In order to eliminate these sources of error in the analysis and subsequent interpretation of spontaneous postsynaptic events, it was our intention to develop algorithms, which make the results reliable and reproducible and simultaneously minimize expenditure of time.

Spontaneous synaptic events in a discrete time series can be described as frequently occurring anomalies. Anomaly detection is a wide area subject to extensive research [8]. A common approach includes ARMA, ARIMA and ARIMAX [911], where the unsupervised learning model will be trained to predict the regular behaviour of the signal in order to determine non-regular events. However, applying these models to time series of spontaneous activity leads to very slow calculations and a rather poor fit to the data; such models are based on different assumptions about the nature of signals and thus are not able to identify the inherent logic of the signal.
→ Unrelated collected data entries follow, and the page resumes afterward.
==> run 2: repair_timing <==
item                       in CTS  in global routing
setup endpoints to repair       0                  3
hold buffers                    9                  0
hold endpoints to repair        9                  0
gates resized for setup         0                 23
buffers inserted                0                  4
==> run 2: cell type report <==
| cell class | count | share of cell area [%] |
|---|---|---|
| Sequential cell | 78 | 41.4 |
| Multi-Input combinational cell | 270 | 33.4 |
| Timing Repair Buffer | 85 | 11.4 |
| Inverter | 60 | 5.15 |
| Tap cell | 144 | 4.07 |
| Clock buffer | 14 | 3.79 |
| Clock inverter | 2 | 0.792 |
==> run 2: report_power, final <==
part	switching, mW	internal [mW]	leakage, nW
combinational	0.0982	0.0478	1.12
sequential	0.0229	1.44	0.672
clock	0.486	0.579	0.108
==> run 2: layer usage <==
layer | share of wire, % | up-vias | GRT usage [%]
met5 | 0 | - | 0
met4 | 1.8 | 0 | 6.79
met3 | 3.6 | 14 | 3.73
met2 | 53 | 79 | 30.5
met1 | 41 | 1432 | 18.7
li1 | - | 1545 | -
### config.mk
export PLATFORM = sky130hd
export DESIGN_NAME = mouse_look_direction
export DESIGN_NICKNAME = d
export VERILOG_FILES = /design/src/rtl/core/mld_pkg.sv /design/src/rtl/core/mld_cordic.sv /design/src/rtl/core/mouse_look_direction.sv
export SDC_FILE = /design/constraint.sdc
export NUM_CORES = 2
export LEC_CHECK = 0
export BUFFER_PORTS_ARGS = -buffer_cell sky130_fd_sc_hd__buf_2
export CAP_MARGIN = 20
export CORE_MARGIN = 5
export CORE_UTILIZATION = 60
export CTS_CLUSTER_DIAMETER = 80
export DETAILED_ROUTE_END_ITERATION = 6
export MAX_ROUTING_LAYER = met4
export PLACE_DENSITY = 0.75
export SYNTH_ARGS = -nofsm -noshare
export SYNTH_HDL_FRONTEND = slang
export SYNTH_SLANG_ARGS = --single-unit
### constraint.sdc
create_clock -name i_clk -period 10.96 [get_ports i_clk]
set_input_delay 0 -clock i_clk [delete_from_list [all_inputs] [get_ports i_clk]]
set_output_delay 0 -clock i_clk [all_outputs]
set_load 0.01 [all_outputs]
### src/rtl/core/mld_pkg.sv
// Package: shared constants, beat types and helpers of the mouse look direction block
`default_nettype none

package mld_pkg;

    localparam int ANGLE_FRACTION_BITS = 8;
    localparam int TRIG_ITERATIONS     = 16;
    localparam int WORK_FRAC           = 24;

    localparam int YAW_W       = 9 + ANGLE_FRACTION_BITS;
    localparam int PITCH_W     = 8 + ANGLE_FRACTION_BITS;
    localparam int DELTA_SHIFT = 16 - ANGLE_FRACTION_BITS;
    localparam int DELTA_W     = 34 - DELTA_SHIFT;
    localparam int MOD_W       = 19 + ANGLE_FRACTION_BITS;
    localparam int MOD_STEPS   = 10;
    localparam int MOD_CNT_W   = 4;
    localparam int CORDIC_W    = 34;
    localparam int TRIG_W      = 32;
    localparam int ITER_W      = 5;

    localparam logic [MOD_W-1:0] ANGLE_FULL   = MOD_W'(360 << ANGLE_FRACTION_BITS);
    localparam logic [MOD_W-1:0] ANGLE_HALF   = MOD_W'(180 << ANGLE_FRACTION_BITS);
    localparam logic [MOD_W-1:0] ANGLE_OFFSET = MOD_W'((360 << ANGLE_FRACTION_BITS)
                                                       << (MOD_STEPS - 1));

    localparam logic signed [YAW_W-1:0]   YAW_RESET   = YAW_W'(-(90 << ANGLE_FRACTION_BITS));
    localparam logic signed [PITCH_W-1:0] PITCH_RESET = PITCH_W'(45 << ANGLE_FRACTION_BITS);
    localparam logic signed [PITCH_W-1:0] PITCH_LIMIT = PITCH_W'(89 << ANGLE_FRACTION_BITS);
    localparam logic [15:0]               SENS_RESET  = 16'd6554;

    localparam logic signed [CORDIC_W-1:0] CORDIC_GAIN    = CORDIC_W'(652032875);
    localparam logic signed [CORDIC_W-1:0] CORDIC_QUARTER = CORDIC_W'(64'sd90 <<< WORK_FRAC);
    localparam logic signed [CORDIC_W-1:0] CORDIC_HALF    = CORDIC_W'(64'sd180 <<< WORK_FRAC);

    typedef struct packed {
        logic signed [15:0] cursor_x;
        logic signed [15:0] cursor_y;
    } t_cursor;

    typedef struct packed {
        logic signed [15:0] front_x;
        logic signed [15:0] front_y;
        logic signed [15:0] front_z;
        logic               pitch_limited;
    } t_front;

    typedef struct packed {
        logic                       done;
        logic signed [CORDIC_W-1:0] cos_val;
        logic signed [CORDIC_W-1:0] sin_val;
    } t_trig;

    // arctangent of 2^-idx in degrees, Q.24
    function automatic logic signed [CORDIC_W-1:0] atan_q24(input logic [ITER_W-1:0] idx);
        logic signed [CORDIC_W-1:0] v;
        case (idx)
            5'd0:    v = CORDIC_W'(754974720);
            5'd1:    v = CORDIC_W'(445687602);
            5'd2:    v = CORDIC_W'(235489089);
            5'd3:    v = CORDIC_W'(119537938);
            5'd4:    v = CORDIC_W'(60000934);
            5'd5:    v = CORDIC_W'(30029717);
            5'd6:    v = CORDIC_W'(15018523);
            5'd7:    v = CORDIC_W'(7509720);
            5'd8:    v = CORDIC_W'(3754917);
            5'd9:    v = CORDIC_W'(1877466);
            5'd10:   v = CORDIC_W'(938734);
            5'd11:   v = CORDIC_W'(469367);
            5'd12:   v = CORDIC_W'(234684);
            5'd13:   v = CORDIC_W'(117342);
            5'd14:   v = CORDIC_W'(58671);
            5'd15:   v = CORDIC_W'(29335);
            5'd16:   v = CORDIC_W'(14668);
            5'd17:   v = CORDIC_W'(7334);
            5'd18:   v = CORDIC_W'(3667);
            5'd19:   v = CORDIC_W'(1833);
            5'd20:   v = CORDIC_W'(917);
            5'd21:   v = CORDIC_W'(458);
            5'd22:   v = CORDIC_W'(229);
            5'd23:   v = CORDIC_W'(115);
            default: v = '0;
        endcase
        return v;
    endfunction

    function automatic logic signed [15:0] sat_q15(input logic signed [18:0] v);
        logic signed [15:0] r;
        if (v > 19'sd32767) begin
            r = 16'sd32767;
        end else if (v < -19'sd32768) begin
            r = -16'sd32768;
        end else begin
            r = v[15:0];
        end
        return r;
    endfunction

endpackage

`default_nettype wire

### src/rtl/core/mld_cordic.sv
// Iterative rotation-mode CORDIC: sine and cosine of an angle in degrees
`default_nettype none

module mld_cordic (
    input  wire logic                               i_clk,
    input  wire logic                               i_rst_n,
    input  wire logic                               i_start,
    input  wire logic signed [mld_pkg::YAW_W-1:0]   i_angle,
    output mld_pkg::t_trig                          o_trig
);
    import mld_pkg::*;

    logic                       r_busy;
    logic                       r_done;
    logic                       r_flip;
    logic [ITER_W-1:0]          r_iter;
    logic signed [CORDIC_W-1:0] r_x;
    logic signed [CORDIC_W-1:0] r_y;
    logic signed [CORDIC_W-1:0] r_z;

    logic signed [CORDIC_W-1:0] w;
    logic signed [CORDIC_W-1:0] load_z;
    logic                       load_flip;
    logic signed [CORDIC_W-1:0] dx;
    logic signed [CORDIC_W-1:0] dy;
    logic signed [CORDIC_W-1:0] atan_v;
    logic                       last;

    always_comb begin
        w         = CORDIC_W'(i_angle) <<< (WORK_FRAC - ANGLE_FRACTION_BITS);
        load_z    = w;
        load_flip = 1'b0;
        if (w > CORDIC_QUARTER) begin
            load_z    = w - CORDIC_HALF;
            load_flip = 1'b1;
        end else if (w < -CORDIC_QUARTER) begin
            load_z    = w + CORDIC_HALF;
            load_flip = 1'b1;
        end
        dx     = r_y >>> r_iter;
        dy     = r_x >>> r_iter;
        atan_v = atan_q24(r_iter);
        last   = (r_iter == ITER_W'(TRIG_ITERATIONS - 1));
    end

    always_ff @(posedge i_clk) begin
        if (!i_rst_n) begin
            r_busy <= 1'b0;
            r_done <= 1'b0;
        end else begin
            r_done <= r_busy && last;
            if (i_start) begin
                r_busy <= 1'b1;
            end else if (r_busy && last) begin
                r_busy <= 1'b0;
            end
        end
    end

    always_ff @(posedge i_clk) begin
        if (i_start) begin
            r_x    <= CORDIC_GAIN;
            r_y    <= '0;
            r_z    <= load_z;
            r_flip <= load_flip;
            r_iter <= '0;
        end else if (r_busy) begin
            if (!r_z[CORDIC_W-1]) begin
                r_x <= r_x - dx;
                r_y <= r_y + dy;
                r_z <= r_z - atan_v;
            end else begin
                r_x <= r_x + dx;
                r_y <= r_y - dy;
                r_z <= r_z + atan_v;
            end
            r_iter <= r_iter + 1'b1;
        end
    end

    assign o_trig.done    = r_done;
    assign o_trig.cos_val = r_flip ? -r_x : r_x;
    assign o_trig.sin_val = r_flip ? -r_y : r_y;

endmodule

`default_nettype wire

### src/rtl/core/mouse_look_direction.sv
// Top level: cursor positions to yaw/pitch to unit look direction in Q1.15
//
//  channel  | signals                              | beat
//  ---------+--------------------------------------+-------------------------------
//  cursor   | i_valid, o_stall, i_data             | cursor_x, cursor_y
//  front    | o_valid, i_stall, o_data             | front_x/y/z, pitch_limited
//  config   | i_cfg_valid, o_cfg_ready, i_cfg_data | sensitivity
//
// One beat runs through two multiplies for the deltas, ten compare-subtract
// steps that wrap yaw, two 16-step passes of the shared CORDIC, and two output multiplies.
// o_stall is high from acceptance until the result is loaded into the output register.
// A new beat is taken while a finished result still waits on a stalled output.
// Reset is synchronous: yaw -90, pitch 45 degrees, sensitivity 0.1, no cursor seen.
`default_nettype none

module mouse_look_direction (
    input  wire logic             i_clk,
    input  wire logic             i_rst_n,
    input  wire logic             i_valid,
    output      logic             o_stall,
    input  wire mld_pkg::t_cursor i_data,
    output      logic             o_valid,
    input  wire logic             i_stall,
    output      mld_pkg::t_front  o_data,
    input  wire logic             i_cfg_valid,
    output      logic             o_cfg_ready,
    input  wire logic [15:0]      i_cfg_data
);
    import mld_pkg::*;

    localparam logic [3:0] S_IDLE    = 4'd0;
    localparam logic [3:0] S_DYAW    = 4'd1;
    localparam logic [3:0] S_DPITCH  = 4'd2;
    localparam logic [3:0] S_PITCH   = 4'd3;
    localparam logic [3:0] S_MOD     = 4'd4;
    localparam logic [3:0] S_CYAW    = 4'd5;
    localparam logic [3:0] S_WYAW    = 4'd6;
    localparam logic [3:0] S_WPITCH  = 4'd7;
    localparam logic [3:0] S_PX      = 4'd8;
    localparam logic [3:0] S_PZ      = 4'd9;
    localparam logic [3:0] S_DONE    = 4'd10;

    logic [3:0]                r_state;
    logic [3:0]                n_state;
    logic [15:0]               r_sens;
    logic signed [15:0]        r_prev_x;
    logic signed [15:0]        r_prev_y;
    logic                      r_seen;
    logic signed [YAW_W-1:0]   r_yaw;
    logic signed [PITCH_W-1:0] r_pitch;
    logic                      r_limited;
    logic signed [16:0]        r_dx;
    logic signed [16:0]        r_dy;
    logic signed [63:0]        r_prod;
    logic [MOD_W-1:0]          r_mod;
    logic [MOD_CNT_W-1:0]      r_cnt;
    logic signed [TRIG_W-1:0]  r_cy;
    logic signed [TRIG_W-1:0]  r_sy;
    logic signed [TRIG_W-1:0]  r_cp;
    logic signed [TRIG_W-1:0]  r_sp;
    logic signed [15:0]        r_fx;
    logic                      r_ovalid;
    t_front                    r_out;

    logic                      accept;
    logic                      load_out;
    logic                      mul_en;
    logic signed [31:0]        mul_a;
    logic signed [31:0]        mul_b;
    logic [33:0]               delta_rnd;
    logic signed [DELTA_W-1:0] delta;
    logic [MOD_W-1:0]          mod_sum;
    logic [MOD_W-1:0]          mod_lim;
    logic [MOD_W-1:0]          mod_next;
    logic [MOD_W-1:0]          yaw_u;
    logic signed [DELTA_W:0]   pitch_sum;
    logic signed [63:0]        prod_rnd;
    logic signed [15:0]        prod_q15;
    logic signed [TRIG_W-1:0]  sp_rnd;
    logic signed [15:0]        sp_q15;
    logic                      trig_start;
    logic signed [YAW_W-1:0]   trig_angle;
    t_trig                     trig;

    mld_cordic u_cordic (
        .i_clk   (i_clk),
        .i_rst_n (i_rst_n),
        .i_start (trig_start),
        .i_angle (trig_angle),
        .o_trig  (trig)
    );

    assign o_stall     = (r_state != S_IDLE);
    assign o_cfg_ready = 1'b1;
    assign accept      = i_valid && !o_stall;
    assign load_out    = (r_state == S_DONE) && (!r_ovalid || !i_stall);
    assign o_valid     = r_ovalid;
    assign o_data      = r_out;

    assign trig_start = (r_state == S_CYAW) || ((r_state == S_WYAW) && trig.done);
    assign trig_angle = (r_state == S_CYAW) ? r_yaw : YAW_W'(r_pitch);

    always_comb begin
        mul_en = 1'b1;
        mul_a  = '0;
        mul_b  = '0;
        case (r_state)
            S_DYAW: begin
                mul_a = 32'(r_dx);
                mul_b = {16'd0, r_sens};
            end
            S_DPITCH: begin
                mul_a = 32'(r_dy);
                mul_b = {16'd0, r_sens};
            end
            S_PX: begin
                mul_a = r_cy;
                mul_b = r_cp;
            end
            S_PZ: begin
                mul_a = r_sy;
                mul_b = r_cp;
            end
            default: begin
                mul_en = 1'b0;
            end
        endcase
    end

    always_comb begin
        delta_rnd = r_prod[33:0] + 34'(1 << (DELTA_SHIFT - 1));
        delta     = delta_rnd[33:DELTA_SHIFT];
        mod_sum   = MOD_W'(r_yaw) + MOD_W'(delta) + ANGLE_HALF + ANGLE_OFFSET;
        mod_lim   = ANGLE_FULL << r_cnt;
        mod_next  = (r_mod >= mod_lim) ? (r_mod - mod_lim) : r_mod;
        yaw_u     = mod_next - ANGLE_HALF;
        pitch_sum = (DELTA_W + 1)'(r_pitch) + (DELTA_W + 1)'(delta);
        prod_rnd  = r_prod + (64'sd1 <<< 44);
        prod_q15  = sat_q15(prod_rnd[63:45]);
        sp_rnd    = r_sp + 32'sd16384;
        sp_q15    = sat_q15(19'(sp_rnd >>> 15));
    end

    always_comb begin
        n_state = r_state;
        case (r_state)
            S_IDLE:   if (accept) n_state = S_DYAW;
            S_DYAW:   n_state = S_DPITCH;
            S_DPITCH: n_state = S_PITCH;
            S_PITCH:  n_state = S_MOD;
            S_MOD:    if (r_cnt == '0) n_state = S_CYAW;
            S_CYAW:   n_state = S_WYAW;
            S_WYAW:   if (trig.done) n_state = S_WPITCH;
            S_WPITCH: if (trig.done) n_state = S_PX;
            S_PX:     n_state = S_PZ;
            S_PZ:     n_state = S_DONE;
            S_DONE:   if (load_out) n_state = S_IDLE;
            default:  n_state = S_IDLE;
        endcase
    end

    always_ff @(posedge i_clk) begin
        if (!i_rst_n) begin
            r_state   <= S_IDLE;
            r_sens    <= SENS_RESET;
            r_prev_x  <= '0;
            r_prev_y  <= '0;
            r_seen    <= 1'b0;
            r_yaw     <= YAW_RESET;
            r_pitch   <= PITCH_RESET;
            r_limited <= 1'b0;
            r_ovalid  <= 1'b0;
        end else begin
            r_state <= n_state;
            if (i_cfg_valid && o_cfg_ready) begin
                r_sens <= i_cfg_data;
            end
            if (accept) begin
                r_prev_x <= i_data.cursor_x;
                r_prev_y <= i_data.cursor_y;
                r_seen   <= 1'b1;
            end
            if (r_state == S_PITCH) begin
                if (pitch_sum > (DELTA_W + 1)'(PITCH_LIMIT)) begin
                    r_pitch   <= PITCH_LIMIT;
                    r_limited <= 1'b1;
                end else if (pitch_sum < -((DELTA_W + 1)'(PITCH_LIMIT))) begin
                    r_pitch   <= -PITCH_LIMIT;
                    r_limited <= 1'b1;
                end else begin
                    r_pitch   <= pitch_sum[PITCH_W-1:0];
                    r_limited <= 1'b0;
                end
            end
            if ((r_state == S_MOD) && (r_cnt == '0)) begin
                r_yaw <= yaw_u[YAW_W-1:0];
            end
            if (load_out) begin
                r_ovalid <= 1'b1;
            end else if (!i_stall) begin
                r_ovalid <= 1'b0;
            end
        end
    end

    always_ff @(posedge i_clk) begin
        if (accept) begin
            if (r_seen) begin
                r_dx <= 17'(i_data.cursor_x) - 17'(r_prev_x);
                r_dy <= 17'(r_prev_y) - 17'(i_data.cursor_y);
            end else begin
                r_dx <= '0;
                r_dy <= '0;
            end
        end
        if (mul_en) begin
            r_prod <= mul_a * mul_b;
        end
        if (r_state == S_DPITCH) begin
            r_mod <= mod_sum;
        end
        if (r_state == S_PITCH) begin
            r_cnt <= MOD_CNT_W'(MOD_STEPS - 1);
        end else if (r_state == S_MOD) begin
            r_mod <= mod_next;
            r_cnt <= r_cnt - 1'b1;
        end
        if ((r_state == S_WYAW) && trig.done) begin
            r_cy <= TRIG_W'(trig.cos_val);
            r_sy <= TRIG_W'(trig.sin_val);
        end
        if ((r_state == S_WPITCH) && trig.done) begin
            r_cp <= TRIG_W'(trig.cos_val);
            r_sp <= TRIG_W'(trig.sin_val);
        end
        if (r_state == S_PZ) begin
            r_fx <= prod_q15;
        end
        if (load_out) begin
            r_out.front_x       <= r_fx;
            r_out.front_y       <= sp_q15;
            r_out.front_z       <= prod_q15;
            r_out.pitch_limited <= r_limited;
        end
    end

endmodule

`default_nettype wire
Given these drawbacks, it is not possible to use the forecast approach to test for abnormal noise variance. General noise testing methods [12] are also not adequate for the analysis of spontaneous activity time series. The noise in synaptic signals is similar to analytical noise like white or red noise. This neuronal noise results from the binding of neurotransmitter molecules to their cognate receptors, thereby triggering the opening of ion channels and the subsequent diffusion of ions along their electrochemical gradients. Thus, its spectrum and time correlation is complex and cannot be easily simulated. Kernel or rolling value methods also fail to detect events properly in time series of spontaneous activity. Although persistent tests are able to detect the rising edge of an event, calculation costs are high compared to a slope algorithm with preset threshold values. Finally, the change point detection method [13] has a non-intuitive parametrization, and the detected signal change points do not correlate with measured events. Taken together, current methodological approaches summarized in this section do not appear to be adequate for an unbiased automated analysis of spontaneous synaptic events.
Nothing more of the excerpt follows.